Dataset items
[Start of section]

`config.mk`:
```
export PLATFORM = sky130hd
export DESIGN_NAME = icache_xbar_top
export DESIGN_NICKNAME = d
export VERILOG_FILES = /design/src/source/icache_xbar_pkg.sv /design/src/source/bank_arbiter.sv /design/src/source/icache_xbar_top.sv /design/src/source/request_mux.sv /design/src/source/response_router.sv
export SDC_FILE = /design/constraint.sdc
export NUM_CORES = 1
export LEC_CHECK = 0
export BUFFER_PORTS_ARGS = -buffer_cell sky130_fd_sc_hd__buf_2
export CAP_MARGIN = 20
export CELL_PAD_IN_SITES_DETAIL_PLACEMENT = 2
export CELL_PAD_IN_SITES_GLOBAL_PLACEMENT = 2
export CORE_AREA = 10 10 212 214
export DETAILED_ROUTE_END_ITERATION = 12
export DIE_AREA = 0 0 222 224
export PLACE_DENSITY = 0.83
export SLEW_MARGIN = 20
export SYNTH_ARGS = -nofsm -noshare
export SYNTH_HDL_FRONTEND = slang
export SYNTH_SLANG_ARGS = --single-unit
```
`constraint.sdc`:
```
create_clock -name clk -period 6.65 [get_ports clk]
set_clock_uncertainty 0.15 [all_clocks]
set_input_delay 0.9975 -clock clk [delete_from_list [all_inputs] [get_ports clk]]
set_output_delay 0.9975 -clock clk [all_outputs]
set_load 0.05 [all_outputs]
```
`src/source/icache_xbar_pkg.sv`:
```
// Instruction cache crossbar definitions
`default_nettype none

package icache_xbar_pkg;

        //////////////////////////////////////////////////
        // Crossbar sizes
        //////////////////////////////////////////////////

        localparam int unsigned N_MASTER   = 4;      // Fetch ports
        localparam int unsigned N_BANK     = 4;      // Interleaved cache banks, power of two
        localparam int unsigned ADDR_WIDTH = 32;     // Fetch address
        localparam int unsigned DATA_WIDTH = 32;     // One instruction word

        // Bank index sits right above the 32 byte line offset
        localparam int unsigned BLI_LSB          = 5;
        localparam int unsigned BANK_SEL_WIDTH   = $clog2(N_BANK);   // 2 for four banks
        localparam int unsigned MASTER_IDX_WIDTH = $clog2(N_MASTER); // Binary master number

        //////////////////////////////////////////////////
        // Types
        //////////////////////////////////////////////////

        typedef logic [ADDR_WIDTH-1:0]       addr_t;       // Fetch address
        typedef logic [DATA_WIDTH-1:0]       data_t;       // Instruction word
        typedef logic [BANK_SEL_WIDTH-1:0]   bank_sel_t;   // Target bank
        typedef logic [MASTER_IDX_WIDTH-1:0] master_idx_t; // Master number
        typedef logic [N_MASTER-1:0]         master_id_t;  // One-hot tag carried by the bank

endpackage

`default_nettype wire

```
`src/source/bank_arbiter.sv`:
```
// Per bank round-robin arbitration
`timescale 1ns/1ps
`default_nettype none

module bank_arbiter
(
        input  logic                                                clk,
        input  logic                                                arst_n_i,

        // Request matrix, one master vector per bank
        input  logic [icache_xbar_pkg::N_BANK-1:0][icache_xbar_pkg::N_MASTER-1:0] bank_req_i,
        input  logic [icache_xbar_pkg::N_BANK-1:0]                  data_gnt_i,    // Bank ready

        output logic [icache_xbar_pkg::N_BANK-1:0]                  win_valid_o,   // Bank has a winner
        output icache_xbar_pkg::master_idx_t [icache_xbar_pkg::N_BANK-1:0] win_idx_o,
        output logic [icache_xbar_pkg::N_BANK-1:0]                  data_req_o,    // To the banks
        output logic [icache_xbar_pkg::N_MASTER-1:0]                data_gnt_o     // To the masters
);

        // Round-robin pointers, one per bank
        icache_xbar_pkg::master_idx_t [icache_xbar_pkg::N_BANK-1:0] rr_ptr_q;
        icache_xbar_pkg::master_idx_t [icache_xbar_pkg::N_BANK-1:0] rr_ptr_next;

        logic [icache_xbar_pkg::N_BANK-1:0]                         win_valid;
        icache_xbar_pkg::master_idx_t [icache_xbar_pkg::N_BANK-1:0] win_idx;
        logic [icache_xbar_pkg::N_BANK-1:0]                         bank_accept;  // req and gnt

        //////////////////////////////////////////////////
        // Winner selection
        //////////////////////////////////////////////////

        // First requester at or after the pointer, wrapping around
        always_comb
        begin
                icache_xbar_pkg::master_idx_t cand;

                cand = '0;
                for (int unsigned b = 0; b < icache_xbar_pkg::N_BANK; b++)
                begin
                        win_valid[b] = 1'b0;
                        win_idx[b]   = rr_ptr_q[b];    // Idle bank shows the pointer
                        for (int unsigned off = 0; off < icache_xbar_pkg::N_MASTER; off++)
                        begin
                                cand = icache_xbar_pkg::master_idx_t'(
                                        (rr_ptr_q[b] + off) % icache_xbar_pkg::N_MASTER);
                                if (!win_valid[b] && bank_req_i[b][cand])
                                begin
                                        win_valid[b] = 1'b1;
                                        win_idx[b]   = cand;    // Closest to the pointer wins
                                end
                        end
                end
        end

        assign win_valid_o = win_valid;
        assign win_idx_o   = win_idx;
        assign data_req_o  = win_valid;               // Winner is shown even without gnt
        assign bank_accept = win_valid & data_gnt_i;  // Transfer happens this cycle

        //////////////////////////////////////////////////
        // Master grants and pointer update
        //////////////////////////////////////////////////

        // A master targets one bank, so at most one bank grants it
        always_comb
        begin
                data_gnt_o = '0;
                for (int unsigned b = 0; b < icache_xbar_pkg::N_BANK; b++)
                begin
                        if (bank_accept[b])
                                data_gnt_o[win_idx[b]] = 1'b1;
                end
        end

        // Next pointer lands on the master after the winner
        always_comb
        begin
                for (int unsigned b = 0; b < icache_xbar_pkg::N_BANK; b++)
                begin
                        rr_ptr_next[b] = icache_xbar_pkg::master_idx_t'(
                                (win_idx[b] + 1) % icache_xbar_pkg::N_MASTER);
                end
        end

        always_ff @(posedge clk or negedge arst_n_i)
        begin
                if (!arst_n_i)
                begin
                        rr_ptr_q <= '0;     // Every bank starts at master 0
                end
                else
                begin
                        for (int unsigned b = 0; b < icache_xbar_pkg::N_BANK; b++)
                        begin
                                if (bank_accept[b])
                                        rr_ptr_q[b] <= rr_ptr_next[b];
                                // Pointer holds while the bank stalls
                        end
                end
        end

endmodule

`default_nettype wire

```
`src/source/icache_xbar_top.sv`:
```
// Instruction cache crossbar top
`timescale 1ns/1ps
`default_nettype none

module icache_xbar_top
(
        input  logic                                                       clk,
        input  logic                                                       arst_n_i,

        //////////////////////////////////////////////////
        // Fetch ports
        input  logic [icache_xbar_pkg::N_MASTER-1:0]                       data_req_i,
        input  icache_xbar_pkg::addr_t [icache_xbar_pkg::N_MASTER-1:0]     data_add_i,
        output logic [icache_xbar_pkg::N_MASTER-1:0]                       data_gnt_o,
        output logic [icache_xbar_pkg::N_MASTER-1:0]                       data_r_valid_o,
        output icache_xbar_pkg::data_t [icache_xbar_pkg::N_MASTER-1:0]     data_r_rdata_o,

        //////////////////////////////////////////////////
        // Cache banks
        output logic [icache_xbar_pkg::N_BANK-1:0]                         data_req_o,
        output icache_xbar_pkg::addr_t [icache_xbar_pkg::N_BANK-1:0]       data_add_o,
        output icache_xbar_pkg::master_id_t [icache_xbar_pkg::N_BANK-1:0]  data_id_o,
        input  logic [icache_xbar_pkg::N_BANK-1:0]                         data_gnt_i,
        input  logic [icache_xbar_pkg::N_BANK-1:0]                         data_r_valid_i, // Always taken
        input  icache_xbar_pkg::master_id_t [icache_xbar_pkg::N_BANK-1:0]  data_r_id_i,
        input  icache_xbar_pkg::data_t [icache_xbar_pkg::N_BANK-1:0]       data_r_rdata_i
);

        // Request matrix from the decoders
        logic [icache_xbar_pkg::N_BANK-1:0][icache_xbar_pkg::N_MASTER-1:0] bank_req;

        // Arbitration result per bank
        logic [icache_xbar_pkg::N_BANK-1:0]                                win_valid;
        icache_xbar_pkg::master_idx_t [icache_xbar_pkg::N_BANK-1:0]        win_idx;

        // Round-robin control, also drives the req/gnt handshakes
        bank_arbiter i_bank_arbiter
        (
                .clk            ( clk            ),
                .arst_n_i       ( arst_n_i       ),
                .bank_req_i     ( bank_req       ),
                .data_gnt_i     ( data_gnt_i     ),
                .win_valid_o    ( win_valid      ),
                .win_idx_o      ( win_idx        ),
                .data_req_o     ( data_req_o     ),
                .data_gnt_o     ( data_gnt_o     )
        );

        // Bank decode and winner payload
        request_mux i_request_mux
        (
                .data_req_i     ( data_req_i     ),
                .data_add_i     ( data_add_i     ),
                .win_valid_i    ( win_valid      ),
                .win_idx_i      ( win_idx        ),
                .bank_req_o     ( bank_req       ),
                .data_add_o     ( data_add_o     ),
                .data_id_o      ( data_id_o      )
        );

        // Return path by one-hot tag
        response_router i_response_router
        (
                .data_r_valid_i ( data_r_valid_i ),
                .data_r_id_i    ( data_r_id_i    ),
                .data_r_rdata_i ( data_r_rdata_i ),
                .data_r_valid_o ( data_r_valid_o ),
                .data_r_rdata_o ( data_r_rdata_o )
        );

endmodule

`default_nettype wire

```
`src/source/request_mux.sv`:
```
// Crossbar request routing
`timescale 1ns/1ps
`default_nettype none

module request_mux
(
        // Master side
        input  logic [icache_xbar_pkg::N_MASTER-1:0]                 data_req_i,
        input  icache_xbar_pkg::addr_t [icache_xbar_pkg::N_MASTER-1:0] data_add_i,

        // From the arbiters
        input  logic [icache_xbar_pkg::N_BANK-1:0]                   win_valid_i,
        input  icache_xbar_pkg::master_idx_t [icache_xbar_pkg::N_BANK-1:0] win_idx_i,

        // Request matrix to the arbiters
        output logic [icache_xbar_pkg::N_BANK-1:0][icache_xbar_pkg::N_MASTER-1:0] bank_req_o,

        // Bank side payload
        output icache_xbar_pkg::addr_t [icache_xbar_pkg::N_BANK-1:0]     data_add_o,
        output icache_xbar_pkg::master_id_t [icache_xbar_pkg::N_BANK-1:0] data_id_o
);

        // Decoded target bank of every master
        icache_xbar_pkg::bank_sel_t [icache_xbar_pkg::N_MASTER-1:0] bank_sel;

        //////////////////////////////////////////////////
        // Bank decode
        //////////////////////////////////////////////////

        genvar m, b;

        generate
                for (m = 0; m < icache_xbar_pkg::N_MASTER; m++)
                begin : g_decode
                        // Line interleaving, bits above the line offset
                        assign bank_sel[m] = data_add_i[m][icache_xbar_pkg::BLI_LSB +:
                                                           icache_xbar_pkg::BANK_SEL_WIDTH];
                end

                // Transpose into one master vector per bank
                for (b = 0; b < icache_xbar_pkg::N_BANK; b++)
                begin : g_bank_req
                        for (m = 0; m < icache_xbar_pkg::N_MASTER; m++)
                        begin : g_master
                                assign bank_req_o[b][m] = data_req_i[m] &&
                                        (bank_sel[m] == icache_xbar_pkg::bank_sel_t'(b));
                        end
                end
        endgenerate

        //////////////////////////////////////////////////
        // Winner payload
        //////////////////////////////////////////////////

        // Address of the winning master on each bank
        always_comb
        begin
                for (int unsigned i = 0; i < icache_xbar_pkg::N_BANK; i++)
                begin
                        data_add_o[i] = data_add_i[win_idx_i[i]];
                end
        end

        // One-hot tag of the winner, zero on an idle bank
        always_comb
        begin
                for (int unsigned i = 0; i < icache_xbar_pkg::N_BANK; i++)
                begin
                        if (win_valid_i[i])
                        begin
                                data_id_o[i] = icache_xbar_pkg::master_id_t'(1) << win_idx_i[i];
                        end
                        else
                        begin
                                data_id_o[i] = '0;     // Nobody tagged
                        end
                end
        end

endmodule

`default_nettype wire

```
`src/source/response_router.sv`:
```
// Crossbar response steering
`timescale 1ns/1ps
`default_nettype none

module response_router
(
        // Bank responses, never back-pressured
        input  logic [icache_xbar_pkg::N_BANK-1:0]                        data_r_valid_i,
        input  icache_xbar_pkg::master_id_t [icache_xbar_pkg::N_BANK-1:0] data_r_id_i,
        input  icache_xbar_pkg::data_t [icache_xbar_pkg::N_BANK-1:0]      data_r_rdata_i,

        // Per master response
        output logic [icache_xbar_pkg::N_MASTER-1:0]                      data_r_valid_o,
        output icache_xbar_pkg::data_t [icache_xbar_pkg::N_MASTER-1:0]    data_r_rdata_o
);

        // Hit matrix, bank b carries a response for master m
        logic [icache_xbar_pkg::N_MASTER-1:0][icache_xbar_pkg::N_BANK-1:0] resp_hit;

        //////////////////////////////////////////////////
        // ID match
        //////////////////////////////////////////////////

        genvar m, b;

        generate
                for (m = 0; m < icache_xbar_pkg::N_MASTER; m++)
                begin : g_hit
                        for (b = 0; b < icache_xbar_pkg::N_BANK; b++)
                        begin : g_bank
                                // Master bit set in the returned one-hot tag
                                assign resp_hit[m][b] = data_r_valid_i[b] & data_r_id_i[b][m];
                        end

                        assign data_r_valid_o[m] = |resp_hit[m];
                end
        endgenerate

        //////////////////////////////////////////////////
        // Data steering
        //////////////////////////////////////////////////

        // AND-OR mux, one outstanding fetch per master keeps hits one-hot
        always_comb
        begin
                for (int unsigned i = 0; i < icache_xbar_pkg::N_MASTER; i++)
                begin
                        data_r_rdata_o[i] = '0;
                        for (int unsigned j = 0; j < icache_xbar_pkg::N_BANK; j++)
                        begin
                                data_r_rdata_o[i] = data_r_rdata_o[i] |
                                        ({icache_xbar_pkg::DATA_WIDTH{resp_hit[i][j]}}
                                         & data_r_rdata_i[j]);
                        end
                end
        end

endmodule

`default_nettype wire

```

[End of section]

Work request:
State only how many lines above hold the string "after".

Response box:
2